Breakfast - Gut Healthy Prebiotic Protein Pancakes
Gut Healthy Prebiotic Protein Pancakes
Recipe will make: 1 average size serve OR 2 smaller serves
1 medium banana
1 full egg + 1 egg white
1/4 tsp baking powder
1/4 tsp cinnamon (optional)
- Blend all ingredients until a smooth mixture is created.
- Heat a nonstick pan (and spray with Extra Virgin Olive Oil when it is hot if desired).
- Spoon mixture onto the pan as per your desired pancake size and let cook until you start to see bubbles coming through the top of the pancake (approximately 30-45 seconds dependent on pancake size).
- Flip and cook for an additional 20-30 seconds, or until your desired consistency.
- Place pancakes on a serving plate.
- Top with your favourite gut healthy toppings such as natural nut butter, hemp seeds, vanilla skyr, sliced fruit, fresh berries, or whatever you prefer!

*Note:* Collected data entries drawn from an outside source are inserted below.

$ cat src/rtl/afe_line_scheduler.sv
// afe_line_scheduler
//   Frame-level sequencer for the AFE readout controller and the TFT panel
//   gate driver. A host start edge arms a frame: GATE_STV is pulsed, then one
//   SAMPLE_EN pulse (one AFE integrate/shift cycle) and one GATE_CPV pulse
//   are issued per panel line at the latched line period.
//
// Ports
//   CLK_100M     system clock
//   CLK_RST      asynchronous active-high reset
//   ADS_INIT_OK  ADC initialisation complete (level); low aborts a frame
//   FRAME_START  rising edge requests a frame
//   FRAME_ABORT  level; terminates the frame in progress, blocks starts
//   CONT_MODE    1 = restart automatically after FRAME_DONE
//   LINE_PERIOD  cycles per line, latched at frame accept
//   LINE_NUM     lines per frame, latched at frame accept
//   SAMPLE_EN    to AFE controller; rising edge starts one line sample
//   GATE_STV     gate driver frame start
//   GATE_CPV     gate driver line shift clock
//   LINE_IDX     current line, 0-based
//   FRAME_BUSY   high from ARM through DONE
//   FRAME_DONE   one-cycle pulse at normal frame end
//   CFG_ERR      one-cycle pulse when a start is rejected
module afe_line_scheduler #(
  parameter int unsigned MIN_LINE_PERIOD = 6600,
  parameter int unsigned SAMPLE_HI       = 20,
  parameter int unsigned STV_CYC         = 100,
  parameter int unsigned CPV_OFS         = 10,
  parameter int unsigned CPV_CYC         = 50
) (
  input  logic        CLK_100M,
  input  logic        CLK_RST,
  input  logic        ADS_INIT_OK,
  input  logic        FRAME_START,
  input  logic        FRAME_ABORT,
  input  logic        CONT_MODE,
  input  logic [15:0] LINE_PERIOD,
  input  logic [11:0] LINE_NUM,
  output logic        SAMPLE_EN,
  output logic        GATE_STV,
  output logic        GATE_CPV,
  output logic [11:0] LINE_IDX,
  output logic        FRAME_BUSY,
  output logic        FRAME_DONE,
  output logic        CFG_ERR
);

  localparam logic [15:0] MIN_PERIOD = 16'(MIN_LINE_PERIOD);
  localparam logic [15:0] SAMPLE_END = 16'(SAMPLE_HI);
  localparam logic [15:0] STV_LAST   = 16'(STV_CYC - 1);
  localparam logic [15:0] CPV_BEGIN  = 16'(CPV_OFS);
  localparam logic [15:0] CPV_END    = 16'(CPV_OFS + CPV_CYC);

  typedef enum logic [1:0] {IDLE, ARM, LINE, DONE} state_t;

  state_t      state, state_n;
  logic        start_r;
  // p counts STV cycles in ARM and the position within a line in LINE
  logic [15:0] p, p_n;
  logic [11:0] idx_n;
  logic [15:0] period_q, period_n;
  logic [11:0] num_q, num_n;
  logic        cont_q, cont_n;
  logic        cfg_err_n;
  logic        start_edge;
  logic        abort;
  logic        cfg_ok;

  assign start_edge = FRAME_START & ~start_r;
  assign abort      = FRAME_ABORT | ~ADS_INIT_OK;
  assign cfg_ok     = (LINE_PERIOD >= MIN_PERIOD) && (LINE_NUM != 12'd0);

  always_comb begin
    state_n   = state;
    p_n       = p;
    idx_n     = LINE_IDX;
    period_n  = period_q;
    num_n     = num_q;
    cont_n    = cont_q;
    cfg_err_n = 1'b0;
    case (state)
      IDLE: begin
        // A held FRAME_ABORT masks the edge entirely, so no CFG_ERR either
        if (start_edge && ADS_INIT_OK && !FRAME_ABORT) begin
          if (cfg_ok) begin
            state_n  = ARM;
            p_n      = 16'd0;
            idx_n    = 12'd0;
            period_n = LINE_PERIOD;
            num_n    = LINE_NUM;
            cont_n   = CONT_MODE;
          end else begin
            cfg_err_n = 1'b1;
          end
        end
      end
      ARM: begin
        if (abort) begin
          state_n = IDLE;
          p_n     = 16'd0;
          idx_n   = 12'd0;
        end else if (p == STV_LAST) begin
          state_n = LINE;
          p_n     = 16'd0;
        end else begin
          p_n = p + 16'd1;
        end
      end
      LINE: begin
        if (abort) begin
          state_n = IDLE;
          p_n     = 16'd0;
          idx_n   = 12'd0;
        end else if (p == period_q - 16'd1) begin
          if (LINE_IDX == num_q - 12'd1) begin
            state_n = DONE;
          end else begin
            idx_n = LINE_IDX + 12'd1;
            p_n   = 16'd0;
          end
        end else begin
          p_n = p + 16'd1;
        end
      end
      DONE: begin
        if (abort) begin
          state_n = IDLE;
          p_n     = 16'd0;
          idx_n   = 12'd0;
        end else if (cont_q && cfg_ok) begin
          // Auto-restart re-latches the live config, exactly like a host start
          state_n  = ARM;
          p_n      = 16'd0;
          idx_n    = 12'd0;
          period_n = LINE_PERIOD;
          num_n    = LINE_NUM;
          cont_n   = CONT_MODE;
        end else begin
          state_n   = IDLE;
          p_n       = 16'd0;
          cfg_err_n = cont_q;
        end
      end
      default: begin
        state_n = IDLE;
        p_n     = 16'd0;
      end
    endcase
  end

  // Outputs are decoded from the next-state values so every output is a flop
  always_ff @(posedge CLK_100M or posedge CLK_RST) begin
    if (CLK_RST) begin
      state      <= IDLE;
      start_r    <= 1'b0;
      p          <= 16'd0;
      period_q   <= 16'd0;
      num_q      <= 12'd0;
      cont_q     <= 1'b0;
      LINE_IDX   <= 12'd0;
      SAMPLE_EN  <= 1'b0;
      GATE_STV   <= 1'b0;
      GATE_CPV   <= 1'b0;
      FRAME_BUSY <= 1'b0;
      FRAME_DONE <= 1'b0;
      CFG_ERR    <= 1'b0;
    end else begin
      state      <= state_n;
      start_r    <= FRAME_START;
      p          <= p_n;
      period_q   <= period_n;
      num_q      <= num_n;
      cont_q     <= cont_n;
      LINE_IDX   <= idx_n;
      SAMPLE_EN  <= (state_n == LINE) && (p_n < SAMPLE_END);
      GATE_STV   <= (state_n == ARM);
      GATE_CPV   <= (state_n == LINE) && (p_n >= CPV_BEGIN) && (p_n < CPV_END);
      FRAME_BUSY <= (state_n != IDLE);
      FRAME_DONE <= (state_n == DONE);
      CFG_ERR    <= cfg_err_n;
    end
  end

endmodule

Nutrition: Per serve (entire recipe as 1 serve)
|Energy (kJ)||1226 kJ|
|Energy (cals)||294 cals|
|Total Dietary Fibre||11.3g|
|Prebiotic Soluble Fibre||7.0g|
|Vitamin D||5ug (50% RDI)|
|Calcium||159mg (20% RDI)|
- If you prefer a creamier tasting pancake, simply add some kefir to the mixture.

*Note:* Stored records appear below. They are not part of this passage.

$ cat src/rtl/sap1_controller_sequencer.sv
// SAP-1 controller-sequencer: six-state ring counter plus opcode decode into the 12-bit control word.
// Latency: ring advances once per CLK falling edge; CON is combinational from T, opcode and halt flag.
// Backpressure: none; HLT_bar low freezes the ring at T4 until CLR and is used to gate the clock source.
module sap1_controller_sequencer (
    input  logic        CLK,
    input  logic        CLR,
    input  logic [3:0]  opcode,
    output logic [11:0] CON,
    output logic [5:0]  T,
    output logic        HLT_bar
);

    // One-hot ring states; the encoding is the T output directly.
    typedef enum logic [5:0] {
        T1 = 6'b000001,
        T2 = 6'b000010,
        T3 = 6'b000100,
        T4 = 6'b001000,
        T5 = 6'b010000,
        T6 = 6'b100000
    } ring_t;

    // Control word bit order: Cp Ep L_M_bar CE_bar L_I_bar E_I_bar L_A_bar E_A S_U E_U L_B_bar L_O_bar
    localparam logic [11:0] CON_NOP     = 12'h3E3;
    localparam logic [11:0] CON_FETCH_1 = 12'h5E3;
    localparam logic [11:0] CON_FETCH_2 = 12'hBE3;
    localparam logic [11:0] CON_FETCH_3 = 12'h263;

    localparam logic [3:0] OP_LDA = 4'b0000;
    localparam logic [3:0] OP_ADD = 4'b0001;
    localparam logic [3:0] OP_SUB = 4'b0010;
    localparam logic [3:0] OP_OUT = 4'b1110;
    localparam logic [3:0] OP_HLT = 4'b1111;

    ring_t state;
    ring_t state_nxt;
    logic  halted;
    logic  halted_nxt;

    // Ring and halt flag change on the falling edge so CON is settled before the datapath's rising edge.
    always_ff @(negedge CLK or posedge CLR) begin
        if (CLR) begin
            state  <= T1;
            halted <= 1'b0;
        end else begin
            state  <= state_nxt;
            halted <= halted_nxt;
        end
    end

    // Next-state logic and control-word decode.
    always_comb begin
        state_nxt  = state;
        halted_nxt = halted;
        CON        = CON_NOP;

        if (!halted) begin
            case (state)
                T1: state_nxt = T2;
                T2: state_nxt = T3;
                T3: state_nxt = T4;
                T4: begin
                    // HLT parks the ring in T4 rather than advancing.
                    if (opcode == OP_HLT) begin
                        halted_nxt = 1'b1;
                    end else begin
                        state_nxt = T5;
                    end
                end
                T5: state_nxt = T6;
                T6: state_nxt = T1;
                // Any non-one-hot value recovers to the start of fetch.
                default: state_nxt = T1;
            endcase

            case (state)
                T1: CON = CON_FETCH_1;
                T2: CON = CON_FETCH_2;
                T3: CON = CON_FETCH_3;
                T4: begin
                    case (opcode)
                        OP_LDA, OP_ADD, OP_SUB: CON = 12'h1A3;
                        OP_OUT:                 CON = 12'h3F2;
                        default:                CON = CON_NOP;
                    endcase
                end
                T5: begin
                    case (opcode)
                        OP_LDA:         CON = 12'h2C3;
                        OP_ADD, OP_SUB: CON = 12'h2E1;
                        default:        CON = CON_NOP;
                    endcase
                end
                T6: begin
                    case (opcode)
                        OP_ADD:  CON = 12'h3C7;
                        OP_SUB:  CON = 12'h3CF;
                        default: CON = CON_NOP;
                    endcase
                end
                default: CON = CON_NOP;
            endcase
        end

        // Reset holds the datapath idle for its whole duration, independent of the ring.
        if (CLR) begin
            CON = CON_NOP;
        end
    end

    assign T       = state;
    assign HLT_bar = ~halted;

endmodule

$ cat config.mk
export PLATFORM = sky130hd
export DESIGN_NAME = sap1_controller_sequencer
export DESIGN_NICKNAME = d
export VERILOG_FILES = /design/src/rtl/sap1_controller_sequencer.sv
export SDC_FILE = /design/constraint.sdc
export NUM_CORES = 1
export LEC_CHECK = 0
export CAP_MARGIN = 20
export CORE_MARGIN = 2
export CORE_UTILIZATION = 35
export DETAILED_ROUTE_END_ITERATION = 12
export GPL_ROUTABILITY_DRIVEN = 0
export GPL_TIMING_DRIVEN = 0
export PLACE_DENSITY = 0.66
export SYNTH_ARGS = -nofsm -noshare
export SYNTH_HDL_FRONTEND = slang
export SYNTH_SLANG_ARGS = --single-unit
$ cat constraint.sdc
create_clock -name CLK -period 3.6 [get_ports CLK]
set_input_delay 0.36 -clock CLK [delete_from_list [all_inputs] [get_ports CLK]]
set_output_delay 0.36 -clock CLK [all_outputs]
set_load 0.01 [all_outputs]
After elaboration in Yosys (flattened, before gate mapping)
Index checks and enable logic that the tools add are counted.
- eq/ne operators: 11
- muxes and demuxes: 11
- bitwise operators: 1
- reduce and logical (&&, ||, !) cells: 4
- operator list (cell ; number):
    12-bit case mux with 6 select lines ; 1
    6-bit case mux with 5 select lines ; 1
    12-bit 2-to-1 mux ; 2
    10-bit case mux with 2 select lines ; 1
    9-bit case mux with 2 select lines ; 1
    6-bit case mux with 2 select lines ; 1
    4-bit == test (second input constant) ; 2
    6-bit by 1-bit == test with 1-bit output (second input constant) ; 1
    6-bit by 2-bit == test with 1-bit output (second input constant) ; 1
    6-bit by 3-bit == test with 1-bit output (second input constant) ; 1
    6-bit by 4-bit == test with 1-bit output (second input constant) ; 1
    6-bit by 5-bit == test with 1-bit output (second input constant) ; 1
    6-bit == test (second input constant) ; 1
    6-bit 2-to-1 mux ; 1
    4-bit by 1-bit == test with 1-bit output (second input constant) ; 1
    4-bit by 2-bit == test with 1-bit output (second input constant) ; 1
    4-bit zero test ; 1
    1-bit 2-to-1 mux ; 3
    3-bit OR reduction ; 1
    2-bit != test (second input constant) ; 1
    2-bit AND reduction ; 1
    2-bit OR reduction ; 1
    1-bit inverter ; 1
- register bits: 7
- input port bits: 6
- output and inout bits: 19
- word-level logic and storage cells: 29

Logic depth before layout (Yosys ltp)
Gate-level depths: netlist of the first run.
- depth after elaboration: 6
- mapped depth: 7
- mapped depth without buffers: 5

- If you would prefer a denser pancake, simply grind up a 1/4 of a cup of oats and incorporate into the mix (you may need to add a couple tablespoons of milk to balance these dry ingredients out).
Have fun with the flavour - If you like cinnamon, coconut, peanut butter, or even a stronger vanilla flavour via vanilla essence, simply blend 1/2 -1 a teaspoon (dependent on the ingredient) into the batter prior to heating.